What it's like inside a Halifax COVID-19 hospital ward during Omicron
'It's a loud, chaotic environment,' says site lead at QEII in Halifax
The head of a COVID-19 inpatient unit in Halifax says the rapid spread of Omicron is filling up hospital beds with patients who are often dealing with complex health issues.
"I don't think anyone can really, truly understand how chaotic the inpatient wards are in the hospital across the board right now, especially on the COVID unit," Dr. Christy Bussey told CBC Radio's Information Morning on Thursday.
Bussey is the COVID-19 inpatient unit medical lead for the central zone of Nova Scotia Health, and the QEII Health Sciences Centre site lead for hospitalist services.
Her conversation with Information Morning host Portia Clark has been edited for clarity and length.
Take us into the ward with you. What do you see and hear and who do you see when you go in?
We have a lot of patients, so we have a lot of staff … whether that's nursing, physicians, allied health or COVID infectious diseases expert team, physiotherapy, respiratory therapy.
The ward rooms are filling up with patients so we don't have private rooms — these are patients in shared rooms. It's a loud, chaotic environment. We have patients on continuous oxygen monitoring, so those sensors are sort of blasting all throughout the day. I don't think any of us really, truly appreciate how loud and intense the shifts are there until you leave and it's silent, and you actually can reflect on how disruptive being there for even a shift can be, let alone being there for weeks and months at a time, as most of us have been since Wave 1.

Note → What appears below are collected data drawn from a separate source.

What follows belongs to an exercise in optimizing a design on an open flow for small area, a short achievable clock period and few clock cycles per item; a production flow would make more cautious choices. In this exercise RTL edits were held to simulation tests only and were not proved equivalent to the original.

==> v32: inputs <==
// ltae_lut
module ltae_lut (
    input  wire        clk,
    input  wire        rst,
    input  wire        start,
    input  wire [1:0]  op,        
    input  wire [31:0] arg0,
    input  wire [31:0] arg1,
    output wire        busy,
    output reg         done,
    output wire [31:0] result,
    output reg         dom_err
);
    localparam OP_SIN = 2'd0, OP_COS = 2'd1, OP_SQRT = 2'd2, OP_HYPOT = 2'd3;
    localparam I_IDLE = 0,
               I_T1   = 1,    
               I_T2   = 2,    
               I_H1   = 3,    
               I_H2   = 4,    
               I_H3   = 5,    
               I_L    = 6,    
               I_F1   = 7,    
               I_F    = 8,    
               I_HANG = 9,    
               I_K    = 10,   
               I_P    = 11;   
    localparam NS = 12;
    localparam [1:0] O_SIN = 2'd0, O_SQRT = 2'd1, O_RES = 2'd2;
    localparam [23:0] R_2PI = 24'hA2F983,      
                      R_25  = 24'hA3D70A;      
    localparam [30:0] F_100   = 31'h42C80000,
                      F_10000 = 31'h461C4000;  
    reg [NS-1:0] st;
    reg        cosf;
    reg        sa;         
    reg [7:0]  ea;         
    reg [23:0] mxr, myr;   
    reg [31:0] rb;         
    reg [4:0]  k;          
    reg [7:0]  idx;        
    reg [1:0]  osel;
    reg [2:0]  zs;         
    assign busy = ~st[I_IDLE];
    function [6:0] trunc100;
        input [30:0] v;
        begin
            if (v[30:23] < 8'd127)
                trunc100 = 7'd0;
            else
                trunc100 = {1'b1, v[22:17]} >> (8'd133 - v[30:23]);
        end
    endfunction
    wire [31:0] sqrt_v, pk_v;
    wire [30:0] sin_mag;
    ltae_rom_sqrt  u_sqrt (.idx(idx[6:0]), .val(sqrt_v));
    ltae_rom_pow10 u_pow  (.k(k), .val(pk_v));
    wire [6:0] sin_j = idx[6] ? (7'd64 - {1'b0, idx[5:0]}) : {1'b0, idx[5:0]};
    ltae_rom_sin   u_sin  (.idx(sin_j), .val(sin_mag));
    wire [31:0] sin_v = {idx[7] & (sin_mag != 31'd0), sin_mag};
    wire [23:0] fin_m = rb[23:0] + {23'd0, rb[24]};
  ...
Settings: LEC_CHECK=0, ABC_AREA=1, CAP_MARGIN=40, CORE_MARGIN=2, CORE_UTILIZATION=45, SLEW_MARGIN=40, SYNTH_MEMORY_MAX_BITS=65536; clock period 24.0 ns.
standard.sh (not shown) runs the stock make flow with config.mk's settings and CLKGATE_MAP_FILE= SYNTH_SCRIPT=/design/flow/synth_recipe.tcl, a recipe that flattens the netlist after the stock synthesis.
==> flow/flow/run.sh <==
#!/bin/bash
# Own flow: the standard layout (standard synthesis, floorplan, placement,
# CTS, routing) at the design's clock period and constraints, with timing
# repair asked to leave extra setup slack, so the layout is optimized for a
# shorter achieved period. Everything else is the standard flow unchanged.
set -euo pipefail
bash standard.sh synth > log_synth.txt 2>&1
bash standard.sh SETUP_SLACK_MARGIN=13 finish > log_layout.txt 2>&1
==> v26: changes against v32 <==
--- a/flow/design.v
+++ b/flow/design.v
@@ -46,17 +46,76 @@
     wire [7:0]  ineg = c ? nf1 : nf;
     assign idx = tiny ? 8'd0 : (sa ? ineg : ipos);
 endmodule
 module ltae_fmul (
     input  wire [23:0] x,
     input  wire [23:0] y,
     output wire [47:0] p
 );
-    assign p = x * y;
+    localparam NR = 13;                        
+    wire [26:0] yy = {2'b00, y, 1'b0};
+    wire [47:0] row [0:NR+1];
+    reg  [47:0] negs;
+    reg  [47:0] K;
+    integer i;
+    genvar g;
+    generate
+        for (g = 0; g < NR; g = g + 1) begin : pp
+            wire [2:0]  b    = yy[2*g+2:2*g];
+            wire        neg  = b[2];
+            wire        one  = b[1] ^ b[0];
+            wire        two  = (b == 3'b011) | (b == 3'b100);
+            wire [24:0] raw  = ({25{one}} & {1'b0, x}) | ({25{two}} & {x, 1'b0});
+            wire [25:0] r    = {~neg, raw ^ {25{neg}}};
+            wire [73:0] sh   = {48'd0, r} << (2 * g);
+            assign row[g] = sh[47:0];
+        end
+    endgenerate
+    always @* begin
+        negs = 48'd0;
+        K = 48'd0;
+        for (i = 0; i < NR; i = i + 1) begin
+            negs[2*i] = yy[2*i+2];
+            K = K - (48'd1 << (25 + 2*i));
+        end
+    end
+    assign row[NR]   = negs;
+    assign row[NR+1] = K;
+    function [95:0] csa;
+        input [47:0] a, b, c;
+        begin
+            csa = {((a & b) | (a & c) | (b & c)) << 1, a ^ b ^ c};
+        end
+    endfunction
+    wire [47:0] l1 [0:9];
+    wire [47:0] l2 [0:6];
+    wire [47:0] l3 [0:4];
+    wire [47:0] l4 [0:3];
+    wire [47:0] l5 [0:2];
+    wire [47:0] l6 [0:1];
+    assign {l1[1], l1[0]} = csa(row[0],  row[1],  row[2]);
+    assign {l1[3], l1[2]} = csa(row[3],  row[4],  row[5]);
+    assign {l1[5], l1[4]} = csa(row[6],  row[7],  row[8]);
+    assign {l1[7], l1[6]} = csa(row[9],  row[10], row[11]);
+    assign {l1[9], l1[8]} = csa(row[12], row[13], row[14]);
+    assign {l2[1], l2[0]} = csa(l1[0], l1[1], l1[2]);
+    assign {l2[3], l2[2]} = csa(l1[3], l1[4], l1[5]);
+    assign {l2[5], l2[4]} = csa(l1[6], l1[7], l1[8]);
+    assign l2[6] = l1[9];
+    assign {l3[1], l3[0]} = csa(l2[0], l2[1], l2[2]);
+    assign {l3[3], l3[2]} = csa(l2[3], l2[4], l2[5]);
+    assign l3[4] = l2[6];
+    assign {l4[1], l4[0]} = csa(l3[0], l3[1], l3[2]);
+    assign l4[2] = l3[3];
+    assign l4[3] = l3[4];
+    assign {l5[1], l5[0]} = csa(l4[0], l4[1], l4[2]);
+    assign l5[2] = l4[3];
+    assign {l6[1], l6[0]} = csa(l5[0], l5[1], l5[2]);
+    assign p = l6[0] + l6[1];
 endmodule
 module ltae_fmul_rnd (
     input  wire [47:0] p,
     input  wire [9:0]  e,         
     output wire [31:0] y
 );
     wire        hi   = p[47];
     wire [23:0] m    = hi ? p[47:24] : p[46:23];
@@ -184,44 +243,16 @@
     output wire        ok
 );
     wire [19:0] w  = p[47:28] >> zs;              
     wire [7:0]  ni = w[19:12];
     wire [11:0] fr = w[11:0];
     assign n  = ni[6:0];
     assign ok = (ni != 8'd0) & (ni <= 8'd99) & (fr != 12'd0) & (fr != 12'hFFF);
 endmodule
-module ltae_mul2pi (
-    input  wire [23:0] ma,
-    output wire [25:0] qt
-);
-    function [95:0] csa;
-        input [47:0] a, b, c;
-        begin
-            csa = {((a & b) | (a & c) | (b & c)) << 1, a ^ b ^ c};
-        end
-    endfunction
-    wire [47:0] m  = {24'd0, ma};
-    wire [47:0] nm = {24'd0, ~ma};
-    localparam [47:0] K = 48'd0 - (48'hFFFFFF << 0) - (48'hFFFFFF << 7)
-                               - (48'hFFFFFF << 11) - (48'hFFFFFF << 16);
-    wire [47:0] r0 = m << 23, r1 = m << 21, r2 = m << 18, r3 = m << 9, r4 = m << 2;
-    wire [47:0] r5 = nm, r6 = nm << 7, r7 = nm << 11, r8 = nm << 16, r9 = K;
-    wire [47:0] a0, a1, a2, a3, a4, a5, b0, b1, b2, b3, c0, c1, d0, d1, e0, e1;
-    assign {a1, a0} = csa(r0, r1, r2);
-    assign {a3, a2} = csa(r3, r4, r5);
-    assign {a5, a4} = csa(r6, r7, r8);
-    assign {b1, b0} = csa(a0, a1, a2);
-    assign {b3, b2} = csa(a3, a4, a5);
-    assign {c1, c0} = csa(b0, b1, r9);
-    assign {d1, d0} = csa(c0, c1, b2);
-    assign {e1, e0} = csa(d0, d1, b3);
-    wire [47:0] p = e0 + e1;
-    assign qt = p[47:22];
-endmodule
 module ltae_rom_sin (
     input  wire [6:0]  idx,
     output wire [30:0] val
 );
     localparam [4095:0] TAB = 4096'h0000000000000000000000000000000000000000000000000000000000000000000000000000000000000000000000000000000000000000000000000000000000000000000000000000000000000000000000000000000000000000000000000000000000000000000000000000000000000000000000000000000000000000000000000000000000000000000000000000000000000000000000000000000000000000000000000000000000000000000000000000000000000000000000000000000000000000000000000000000000000000000000000000000000000000000000000000000000000000000000000000000000000000000000003F8000003F7FEC433F7FB10F3F7F4E6D3F7EC46D3F7E13243F7D3AAC3F7C3B283F7B14BE3F79C79D3F7853F83F76BA073F74FA0B3F7314473F7109083F6ED89E3F6C835E3F6A09A73F676BD83F64AA593F61C5983F5EBE053F5B941A3F5848533F54DB313F514D3D3F4D9F023F49D1123F45E4033F41D8703F3DAEF93F3968423F3504F33F3085BB3F2BEB4A3F2736563F2267993F1D7FD13F187FC03F13682A3F0E39DA3F08F59B3F039C3D3EFC5D273EF15AEA3EE633753EDAE8803ECF7BCA3EC3EF153EB8442A3EAC7CD43EA09AE53E94A0313E888E933E78CFCC3E605C133E47C5C23E2F10A23E1640833DFAB2733DC8BD363D96A9053D48FB303CC90AB000000000;
     assign val = TAB[{idx, 5'd0} +: 31];
 endmodule
 module ltae_rom_pow10 (
@@ -318,19 +349,18 @@
             else
                 trunc100 = {1'b1, v[22:17]} >> (8'd133 - v[30:23]);
         end
     endfunction
     wire [31:0] sqrt_v, pk_v;
     wire [30:0] sin_mag;
     ltae_rom_sqrt  u_sqrt (.idx(idx[6:0]), .val(sqrt_v));
     ltae_rom_pow10 u_pow  (.k(k), .val(pk_v));
-    wire [6:0] sin_j = idx[6] ? (7'd64 - {1'b0, idx[5:0]}) : {1'b0, idx[5:0]};
-    ltae_rom_sin   u_sin  (.idx(sin_j), .val(sin_mag));
-    wire [31:0] sin_v = {idx[7] & (sin_mag != 31'd0), sin_mag};
+    ltae_rom_sin   u_sin  (.idx(idx[6:0]), .val(sin_mag));
+    wire [31:0] sin_v = {idx[7], sin_mag};
     wire [23:0] fin_m = rb[23:0] + {23'd0, rb[24]};
     wire [7:0]  fin_e = ea + {7'd0, fin_m[23] ^ rb[23]};
     wire [31:0] fin_v = {1'b0, fin_e, fin_m[22:0]};
     assign result = (osel == O_SIN)  ? sin_v :
                     (osel == O_SQRT) ? sqrt_v : fin_v;
     wire [47:0] prod;
     ltae_fmul u_mul (.x(mxr), .y(myr), .p(prod));
     wire [31:0] sq_r;
@@ -349,23 +379,24 @@
     wire [30:0] fk_u = st[I_IDLE] ? arg0[30:0] : {ea, mxr[22:0]};
     wire [4:0]  fk_k;
     wire [23:0] fk_c;
     wire [2:0]  fk_z;
     ltae_fastk u_fk (.u(fk_u), .k(fk_k), .ck(fk_c), .zs(fk_z));
     wire [6:0]  fp_n;
     wire        fp_ok;
     ltae_fastchk u_fc (.p(prod), .zs(zs), .n(fp_n), .ok(fp_ok));
-    wire [25:0] q2pi_in;
-    ltae_mul2pi u_m2p (.ma({1'b1, arg0[22:0]}), .qt(q2pi_in));
     wire        j2pi;
     wire [7:0]  tidx;
     wire        tdom;
     ltae_div2pi_fix u_fix (.qt(rb[25:0]), .j(j2pi));
     ltae_fpack      u_idx (.sa(sa), .ea(ea), .qt(rb[25:0]), .j(j2pi), .idx(tidx), .dom(tdom));
+    wire [7:0]  ti   = {tidx[7:6] + {1'b0, cosf}, tidx[5:0]};
+    wire [6:0]  sin_j = ti[6] ? (7'd64 - {1'b0, ti[5:0]}) : {1'b0, ti[5:0]};
+    wire        sin_neg = ti[7] & (sin_j != 7'd0);
     wire [31:0] v_sum;
     ltae_fadd u_add (.a(rb), .b({1'b0, ea, mxr[22:0]}), .y(v_sum));
     wire a_nan = (arg0[30:23] == 8'hFF) & (arg0[22:0] != 23'd0);
     wire a_inf = (arg0[30:23] == 8'hFF) & (arg0[22:0] == 23'd0);
     wire b_nan = (arg1[30:23] == 8'hFF) & (arg1[22:0] != 23'd0);
     wire b_inf = (arg1[30:23] == 8'hFF) & (arg1[22:0] == 23'd0);
     wire a_neg = arg0[31] & (arg0[30:0] != 31'd0);
     always @(posedge clk) begin
@@ -376,30 +407,31 @@
         end else begin
             done    <= 1'b0;
             dom_err <= 1'b0;
             if (st[I_IDLE] & start) begin
                 cosf <= op[0];
                 sa   <= arg0[31];
                 ea   <= arg0[30:23];
                 mxr  <= {1'b1, arg0[22:0]};
-                myr  <= (op == OP_HYPOT) ? {1'b1, arg0[22:0]} : R_25;
-                rb   <= op[1] ? arg1 : {6'd0, q2pi_in};
+                myr  <= (op == OP_HYPOT) ? {1'b1, arg0[22:0]} :
+                        (op == OP_SQRT)  ? R_25 : R_2PI;
+                rb   <= arg1;
                 k    <= 5'd0;
                 idx  <= {1'b0, trunc100(arg0[30:0])};
                 osel <= O_SQRT;
                 st[I_IDLE] <= 1'b0;
                 case (op)
                     OP_SIN, OP_COS:
                         if (arg0[30:23] == 8'hFF) begin
                             done    <= 1'b1;
                             dom_err <= 1'b1;
                             st[I_IDLE] <= 1'b1;
                         end else
-                            st[I_T2] <= 1'b1;
+                            st[I_T1] <= 1'b1;
                     OP_SQRT:
                         if (a_nan | a_neg) begin
                             done    <= 1'b1;
                             dom_err <= 1'b1;
                             st[I_IDLE] <= 1'b1;
                         end else if (a_inf)
                             st[I_HANG] <= 1'b1;
                         else if (arg0[30:0] >= F_10000) begin
@@ -419,18 +451,23 @@
                             dom_err <= 1'b1;
                             st[I_IDLE] <= 1'b1;
                         end else if (a_inf | b_inf)
                             st[I_HANG] <= 1'b1;
                         else
                             st[I_H1] <= 1'b1;
                 endcase
             end
+            if (st[I_T1]) begin
+                rb[25:0] <= prod[47:22];
+                st[I_T1] <= 1'b0;
+                st[I_T2] <= 1'b1;
+            end
             if (st[I_T2]) begin
-                idx     <= {tidx[7:6] + {1'b0, cosf}, tidx[5:0]};
+                idx     <= {sin_neg, sin_j};
                 osel    <= O_SIN;
                 done    <= 1'b1;
                 dom_err <= tdom;
                 st[I_T2]   <= 1'b0;
                 st[I_IDLE] <= 1'b1;
             end
             if (st[I_H1]) begin
                 rb  <= sq;                          
==> flow/flow/run.sh (replaced) <==
#!/bin/bash
# Own flow: the standard layout at the design's clock period and
# constraints, with two changes in how it is made:
#  - synthesis is the standard one except that full/half adders are not
#    extracted into adder cells (ADDER_MAP_FILE empty), so ABC maps the
#    arithmetic as ordinary gates; registers are unchanged;
#  - timing repair is asked to leave extra setup slack, so the layout is
#    optimized for a shorter achieved period.
set -euo pipefail
bash standard.sh ADDER_MAP_FILE= synth > log_synth.txt 2>&1
bash standard.sh SETUP_SLACK_MARGIN=15 finish > log_layout.txt 2>&1
==> v17: changes against v32 <==
==> flow/run.sh (new file) <==
#!/bin/bash
# synth_recipe.tcl (not shown) runs the flow's synth.tcl, then flattens the netlist and writes it again
# the make line also repeats each setting of config.mk as NAME=value (left out here)
make -C /OpenROAD-flow-scripts/flow DESIGN_CONFIG=/design/flow/config.mk WORK_HOME=/design/flow/orfs CLKGATE_MAP_FILE= SYNTH_SCRIPT=/design/flow/synth_recipe.tcl finish
removed: flow/flow/run.sh
removed: flow/standard.sh
==> qor summary <==
item                                                                                      v32                        v17                               v26
Capture point of the worst reg-to-reg path                                        u_fix.r0[5]                     idx[2]                            mxr[5]
Least-Margin Pin Slew                                                                 1.06 ns                   0.978 ns                          0.991 ns
Vias                                                                                   68,500                     66,600                            87,800
Placement Cell Area                                                              63,600 sq um               63,600 sq um                      61,400 sq um
Initial DRC count                                                                       8,642                      8,149                            13,300
Run status                                                           timing/DRC/antenna clean   timing/DRC/antenna clean          timing/DRC/antenna clean
Wire length of the first global-routing pass                                  417,000 microns            407,000 microns                   484,000 microns
Net count after synthesis                                                              10,700                     10,700                            12,400
Comb_multi_in                                                                           7,133                      7,130                            10,300
Unrepaired setup endpoints after global routing                                           yes                         no                               yes
Share of synthesized area occupied by flip-flops and latches                            5.64%                      5.64%                             5.81%
Slowest cell on crit path                                               sky130_fd_sc_hd__fa_1  sky130_fd_sc_hd__edfxtp_1  sky130_fd_sc_hd__clkdlybuf4s50_1
Leading area contributor after synthesis                                sky130_fd_sc_hd__fa_1      sky130_fd_sc_hd__fa_1          sky130_fd_sc_hd__nand2_1
Cells after DPL                                                                        11,100                     11,100                            13,800
Share of final layout cell area taken by clock buffers and inverters                   0.848%                     0.907%                            0.928%
Initial cell density of the core                                                        45.4%                      45.4%                             45.2%
Pre-CTS WS                                                                           10.32 ns                   10.32 ns                          13.00 ns
Clock-pin slew of the registers on the worst-case setup and hold paths                0.07 ns                    0.07 ns                           0.06 ns
Crit path depth                                                                            51                         69                                14
Synth cell types                                                                           82                         82                                89
Proportion of cell area occupied by registers                                           4.98%                      5.33%                             5.21%
Testbench counts of v32, summed over its fixed seeds: cycles 11,381, items 4,000.
Testbench counts of v26, summed over its fixed seeds: cycles 13,411, items 4,000.
Testbench counts of v17, summed over its fixed seeds: cycles 11,381, items 4,000.

afterwards: timing with drivers on the ports:
The results above use ideal ports. As a check the final layouts listed here were re-extracted and re-timed, cells and wires unchanged.
Step 1 (the two cells are an assumption about what drives the block):
set clk [get_ports {clk}]
set_driving_cell -lib_cell sky130_fd_sc_hd__clkbuf_16 $clk
set_driving_cell -lib_cell sky130_fd_sc_hd__buf_2 [delete_from_list [all_inputs] $clk]
Step 2 times the ports against the registers' clock, not the clock port: input delays grow and output delays shrink by t, the midpoint of the rising clock arrivals with the driver on.
Slacks: no drivers / after step 1 / after step 2; pairs: no drivers / after step 1.
| run | t, ns | setup WS [ns] | worst setup path after step 2 | slew at the worst register clock pin (ns) |
|---|---|---|---|---|
| v32 | 0.532 | 13.063 / 13.063 / 12.733 | input to register | 0.07 / 0.07 |
| v26 | 0.565 | 14.711 / 14.630 / 14.582 | input to register | 0.07 / 0.07 |
| v17 | 0.541 | 9.995 / 9.995 / 9.995 | register to register | 0.07 / 0.07 |
After both steps setup and hold are still met in every run listed. The setup slack of v32, which loses most, moves by 0.000 ns with the drivers and by -0.330 ns with both steps.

Do you have a sense of the percentage of patients who have Omicron versus Delta?
At this point, we're considering all these patients to have Omicron. There comes a point, I think, after which the majority of tests in a province have been revealed to be a certain variant, continuing to test for that particular variant may not be worthwhile. We do see other areas in the world and in the States, small pockets where Delta may be more prevalent, but certainly here in Nova Scotia, it seems to be Omicron.
Is there any difference between the third wave, which involved a lot of Delta patients, and the Omicron patients in terms of severity?
It's really complicated to say. I know in the media and even in some preliminary research, there's evidence that Omicron may be less severe in the lower respiratory tract. However, this is also a time when we have vaccination rates that are improving and increasing compared to Wave 3.
Last spring, when we were really just starting to improve our vaccination rates here in the province, we had a different variant being Delta, and we also had patients that preliminarily were not vaccinated. And so now we're seeing most patients are vaccinated, which may be lowering the severity of their disease, and then there's a different variant. I think more information will likely come on that the more experience we gather with Omicron.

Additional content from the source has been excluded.